This design comes from an exercise in tuning for small area on the open sky130 flow, not from production work.
Only simulation tests tie the RTL to the original design; equivalence was not proved.
Power is estimated from default activity; no workload was simulated.

File: flow/flow/run.sh
#!/bin/bash
# Own layout flow: the standard flow (standard synthesis unchanged), with
#  - the port buffers made from sky130_fd_sc_hd__buf_1 instead of the delay-cell
#    buffer that buffer_ports picks by default (every port is still buffered);
#  - a clock tree of sky130_fd_sc_hd__clkbuf_4 leaf clusters of at most 8 sinks,
#    without dummy loads.
# All tool output goes to standard_flow.log and ORFS's per-step logs under orfs/logs.
set -euo pipefail
bash standard.sh \
    "BUFFER_PORTS_ARGS=-buffer_cell sky130_fd_sc_hd__buf_1" \
    "CTS_ARGS=-sink_clustering_enable -repair_clock_nets -buf_list sky130_fd_sc_hd__clkbuf_4 -sink_clustering_size 8 -sink_clustering_max_diameter 50 -dont_use_dummy_load" \
    finish > standard_flow.log 2>&1
File: flow/standard.sh
#!/bin/bash
# synth_recipe.tcl (not shown) runs the flow's synth.tcl, then flattens the netlist and writes it again
# the make line also repeats each setting of config.mk as NAME=value (left out here)
make -C /OpenROAD-flow-scripts/flow DESIGN_CONFIG=/design/flow/config.mk WORK_HOME=/design/flow/orfs CLKGATE_MAP_FILE= SYNTH_SCRIPT=/design/flow/synth_recipe.tcl "${@:-finish}"
File: flow/config.mk
export PLATFORM = sky130hd
export DESIGN_NAME = alu_operand_issue
export DESIGN_NICKNAME = alu_operand_issue
export VERILOG_FILES = /design/flow/design.v
export SDC_FILE = /design/flow/constraint.sdc
export NUM_CORES = 4
export LEC_CHECK = 0
export CAP_MARGIN = 20
export CORE_MARGIN = 2
export CORE_UTILIZATION = 70
export CTS_BUF_LIST = sky130_fd_sc_hd__clkbuf_8
export CTS_CLUSTER_DIAMETER = 60
export CTS_CLUSTER_SIZE = 12
export SLEW_MARGIN = 20
export SYNTH_HIERARCHICAL = 1
export SYNTH_MINIMUM_KEEP_SIZE = 0
File: flow/constraint.sdc
create_clock -name core_clock -period 5.5 [get_ports {clk}]
set_input_delay 1.1000 -clock core_clock [delete_from_list [all_inputs] [get_ports {clk}]]
set_output_delay 1.1000 -clock core_clock [all_outputs]
set_load 0.01 [all_outputs]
|---|
**Task requirements**
Using the listing above, return exactly, and only, the lines from the one that contains "File: flow/constraint.sdc" through its last line, both included.

**Solution**
File: flow/constraint.sdc
create_clock -name core_clock -period 5.5 [get_ports {clk}]
set_input_delay 1.1000 -clock core_clock [delete_from_list [all_inputs] [get_ports {clk}]]
set_output_delay 1.1000 -clock core_clock [all_outputs]
set_load 0.01 [all_outputs]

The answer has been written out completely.